Dataset entries:
File: src/rtl/shuttle_ctrl.sv
// Single-axis shuttle motor controller: synchronised switches, debounced start/abort key,
// move timeout with latched fault, and optional auto-return after a dwell at either limit.
module shuttle_ctrl #(
    parameter int DB_CYC   = 4,
    parameter int TO_CYC   = 64,
    parameter int HOLD_CYC = 8,
    parameter bit AUTO_RET = 1'b0,
    parameter bit SW_ACT   = 1'b0
) (
    input  logic       sclk,
    input  logic       s_rst,
    input  logic       key,
    input  logic       catcher,
    input  logic       jockey_l,
    input  logic       jockey_r,
    input  logic       fault_clr,
    output logic       enable,
    output logic       direct,
    output logic       busy,
    output logic       fault,
    output logic [2:0] state_o
);
    typedef enum logic [2:0] {
        IDLE   = 3'd0,
        MOVE_R = 3'd1,
        MOVE_L = 3'd2,
        DWELL  = 3'd3,
        FAULT  = 3'd4
    } state_t;

    localparam int DBW = $clog2(DB_CYC + 1);
    localparam int TW  = $clog2(TO_CYC + 1);
    localparam int HW  = $clog2(HOLD_CYC + 1);
    localparam logic [DBW-1:0] DB_LAST = DBW'(DB_CYC - 1);
    localparam logic [TW-1:0]  TO_LAST = TW'(TO_CYC - 1);
    localparam logic [HW-1:0]  HD_LAST = HW'(HOLD_CYC - 1);

    // Synchroniser bit order: {jockey_r, jockey_l, catcher, key}
    logic [3:0]     meta_q, meta_d, sync_q, sync_d;
    logic           key_db_q, key_db_d, key_prev_q, key_prev_d;
    logic [DBW-1:0] db_cnt_q, db_cnt_d;
    state_t         state_q, state_d;
    logic [TW-1:0]  timer_q, timer_d;
    logic [HW-1:0]  dwell_q, dwell_d;
    logic           enable_q, enable_d, direct_q, direct_d;
    logic           busy_q, busy_d, fault_q, fault_d;
    logic [2:0]     state_o_q, state_o_d;
    logic           key_evt, lim_l, lim_r, lim_c, both_lim;

    assign key_evt  = key_db_q & ~key_prev_q;
    assign lim_c    = (sync_q[1] == SW_ACT);
    assign lim_l    = (sync_q[2] == SW_ACT);
    assign lim_r    = (sync_q[3] == SW_ACT);
    assign both_lim = lim_l & lim_r;

    always_comb begin
        // NOTE: every combinational output gets a default first, so no path can infer a latch.
        meta_d     = {jockey_r, jockey_l, catcher, key};
        sync_d     = meta_q;
        key_db_d   = key_db_q;
        key_prev_d = key_db_q;
        db_cnt_d   = '0;
        state_d    = state_q;
        timer_d    = '0;
        dwell_d    = '0;

        if (sync_q[0] != key_db_q) begin
            if (db_cnt_q == DB_LAST) key_db_d = sync_q[0];
            else                     db_cnt_d = db_cnt_q + 1'b1;
        end

        unique case (state_q)
            IDLE: begin
                if (key_evt) begin
                    if (both_lim)   state_d = FAULT;
                    else if (lim_l) state_d = MOVE_R;
                    else            state_d = MOVE_L;
                end
            end
            MOVE_R, MOVE_L: begin
                if (both_lim)                                     state_d = FAULT;
                else if ((state_q == MOVE_R) ? lim_r : lim_l)     state_d = DWELL;
                else if (timer_q == TO_LAST)                      state_d = FAULT;
                else if (key_evt)                                 state_d = IDLE;
                else timer_d = (timer_q == TO_LAST) ? timer_q : timer_q + 1'b1;
            end
            DWELL: begin
                if (key_evt) state_d = IDLE;
                else if (AUTO_RET && lim_c) begin
                    // direct still remembers which end we arrived at
                    if (dwell_q == HD_LAST) state_d = direct_q ? MOVE_L : MOVE_R;
                    else dwell_d = (dwell_q == HD_LAST) ? dwell_q : dwell_q + 1'b1;
                end else state_d = IDLE;
            end
            FAULT: begin
                if (fault_clr && !both_lim) state_d = IDLE;
            end
            default: state_d = IDLE;
        endcase

        enable_d  = (state_d == MOVE_R) || (state_d == MOVE_L);
        busy_d    = enable_d || (state_d == DWELL);
        fault_d   = (state_d == FAULT);
        state_o_d = state_d;
        direct_d  = (state_d == MOVE_R) ? 1'b1 : (state_d == MOVE_L) ? 1'b0 : direct_q;
    end

    always_ff @(posedge sclk or posedge s_rst) begin
        // NOTE: clocked state uses non-blocking assignments only, so every flop samples pre-edge values.
        if (s_rst) begin
            meta_q     <= '0;
            sync_q     <= '0;
            key_db_q   <= 1'b0;
            key_prev_q <= 1'b0;
            db_cnt_q   <= '0;
            state_q    <= IDLE;
            timer_q    <= '0;
            dwell_q    <= '0;
            enable_q   <= 1'b0;
            direct_q   <= 1'b0;
            busy_q     <= 1'b0;
            fault_q    <= 1'b0;
            state_o_q  <= '0;
        end else begin
            meta_q     <= meta_d;
            sync_q     <= sync_d;
            key_db_q   <= key_db_d;
            key_prev_q <= key_prev_d;
            db_cnt_q   <= db_cnt_d;
            state_q    <= state_d;
            timer_q    <= timer_d;
            dwell_q    <= dwell_d;
            enable_q   <= enable_d;
            direct_q   <= direct_d;
            busy_q     <= busy_d;
            fault_q    <= fault_d;
            state_o_q  <= state_o_d;
        end
    end

    assign enable  = enable_q;
    assign direct  = direct_q;
    assign busy    = busy_q;
    assign fault   = fault_q;
    assign state_o = state_o_q;
endmodule

File: config.mk
export PLATFORM = sky130hd
export DESIGN_NAME = shuttle_ctrl
export DESIGN_NICKNAME = d
export VERILOG_FILES = /design/src/rtl/shuttle_ctrl.sv
export SDC_FILE = /design/constraint.sdc
export NUM_CORES = 1
export LEC_CHECK = 0
export BUFFER_PORTS_ARGS = -buffer_cell sky130_fd_sc_hd__buf_4
export CORE_MARGIN = 2
export CORE_UTILIZATION = 54
export CTS_CLUSTER_DIAMETER = 80
export DETAILED_ROUTE_END_ITERATION = 8
export HOLD_SLACK_MARGIN = 0.02
export MAX_ROUTING_LAYER = met4
export PLACE_DENSITY = 0.84
export SKIP_LAST_GASP = 1
export SLEW_MARGIN = 15
export SYNTH_ARGS = -nofsm -noshare
export SYNTH_HDL_FRONTEND = slang
export SYNTH_SLANG_ARGS = --single-unit
File: constraint.sdc
create_clock -name sclk -period 2.1 [get_ports sclk]
set_input_delay 0.21 -clock sclk [delete_from_list [all_inputs] [get_ports sclk]]
set_output_delay 0.21 -clock sclk [all_outputs]
set_load 0.05 [all_outputs]
==> flow_summary.ini <==
[hold_path]
min-delay-start = meta_q[3]$_DFF_PP0_
min_path_type = reg2reg

[cts]
cts_tree = yes
cts_max_path_buffers = 2
cts.sinks = 25
clock_latency_ns = 0.31
cts_buffers = 3
path_clk_slew_ns = 0.13
clockRootBuffer = clkbuf_4
cts-htree-levels = 1
cts_setup_buffers = 0

[route]
drt_first_pass_iters = 4
routedWlPerCell_microns = 12.5
drcViolationCount = 0
viasPerCell = 5.26
wirelength_microns = 1670
first_iter_violations = 6
vias = 705
antenna_left = 0

[yosys]
synth_compound_area_share_pct = 9.29
synth_top_family_by_area = simple AND/OR/NAND/NOR gates
yosys_warnings = 0
syn_inst = 88
synth_nets = 97
synth_flop_cell = dfrtp_1
ys_seq_area_share_pct = 59.5
synthArstFlopShare_pct = 100
synth_area_leader_cell = dfrtp_1
synth.area.mux_share_pct = 2.14
netlist_area_sq_mm = 0.00105
ys_types = 29
synth_xor_area_share_pct = 5.00
yosys_register_bits = 25
avgSynthCellArea_sq_um = 11.9
synth.top_cell.area_share_pct = 59.5
synthTopCellsByArea = dfrtp_1 60%, nor2_1 5.0%, xnor2_1 3.3%, ha_1 2.4%, inv_1 2.1%
synthAdderAreaFrac_pct = 3.45
yosys.area_share.simple_pct = 18.5
synth-edff-count = 0

[power_and_ir_drop]
p_per_area_mw_per_mm2 = 1240
power_w = 0.00155
leakage_nw = 0.591
peakVddDrop_mv = 0.784

[placed_design]
gp_congestion = 0.942
dp_hpwl_microns = 1230
io_buffers = 12

[grt]
grt_pass1_wl_microns = 2880
grt_usage_pct = 19.0
grt_overflow_total = 0
grt_max_degree = 26
grt_pass1_vias = 691
antenna_found_initial = 0

[worst_setup_path]
reg2reg_setup_slack_ns = 0.38
crit_type = reg2reg
crit_path_start_kind = register
cp-end-kind = register
setup.worst_path.start = timer_q[0]$_DFF_PP0_
critPathRequiredTime_ns = 2.31
cp_max_fo = 4
cp.arrival_ns = 1.92
timing.rr.start = timer_q[0]$_DFF_PP0_

[floorplan]
fp.coreArea_sq_mm = 0.00178
initial_core_util_pct = 58.9
die_y_microns = 48.1
row_count = 15
die-area_sq_mm = 0.00232
die_w_microns = 48.1
io_pins = 14

[sta]
period_needed_ns = 1.72
finalMaxSlewViolations = 0
fin_skew_ns = 0.00236
hold_viol_final = 0
worstMarginPinSlew_ns = 0.571
finalSetupViolations = 0
fmax_mhz = 583
timing.setup.tns_ns = 0
post-route-period-util_pct = 81.7
slew_headroom_pct = 60.9
rsz0062_at_grt = no

[layout]
area_growth_pct = 18.7
drive_gt1_share_pct = 24.8
num_antenna_cells = 0
fin_nets = 119

[outcome]
status = completed

[job]
cap_violations = 0
-- state kept, by name, indices dropped and copies added (netlist names), 3 cells and up --
| register | count |
|---|---|
| timer_q | 7 |
| sync_q | 3 |
| state_o | 3 |
| db_cnt_q | 3 |
| meta_q | 3 |
-- worst max-delay path, stage by stage (launching register included) --
cell and delay [ns]:
dfrtp_1 0.39, ha_1 0.21, nand3_2 0.11, or3_4 0.41
nand3_4 0.09, o211ai_4 0.10, maj3_2 0.31
-- cells by family after synthesis --
group	count (synthesis)
AO/OA/AOI/OAI	12
XOR/XNOR	6
adder cells (fa/ha/maj)	3
buffers and inverters	6
flip-flops	25
multiplexers	2
AND/OR/NAND/NOR	34
-- final timing paths --
kind	endpoint	depth (start not counted)
worst min-delay path	sync_q[3]$_DFF_PP0_	0
worst max register to register	direct$_DFFE_PP0P_	6
max in group asynchronous	sync_q[2]$_DFF_PP0_	4
min in group asynchronous	meta_q[0]$_DFF_PP0_	4
worst max-delay path	direct$_DFFE_PP0P_	6
worst min register to register	sync_q[3]$_DFF_PP0_	0
-- cell usage after synthesis (2+ instances only) --
master	n
a211o_1	2
ha_1	2
o21ai_0	2
dfrtp_1	25
a21oi_1	2
nor2_1	14
inv_1	6
nor2b_1	2
xor2_1	2
nand2b_1	2
mux2_2	2
nand2_1	4
xnor2_1	4
nand3_1	3
nor3_1	2
-- stage by stage --
stage / hold WS (ns) / instances / setup slack, ns / area [sq um] / util, %
after floorplan: 0.237 / 88 / 0.329 / 1050 / -
after global placement: 0.275 / 126 / 0.443 / 1180 / 66.2
after detailed placement: 0.282 / 126 / 0.396 / 1180 / 66.2
after CTS: 0.359 / 134 / 0.371 / 1250 / 70.0
after global routing: 0.358 / 134 / 0.310 / 1250 / 70.0
final: 0.364 / 134 / 0.384 / 1250 / 70.0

WORK INSTRUCTION » Wherever a line in the entries holds "NOTE", copy that line.

SOLUTION TO THE EXERCISE »
        // NOTE: every combinational output gets a default first, so no path can infer a latch.
        // NOTE: clocked state uses non-blocking assignments only, so every flop samples pre-edge values.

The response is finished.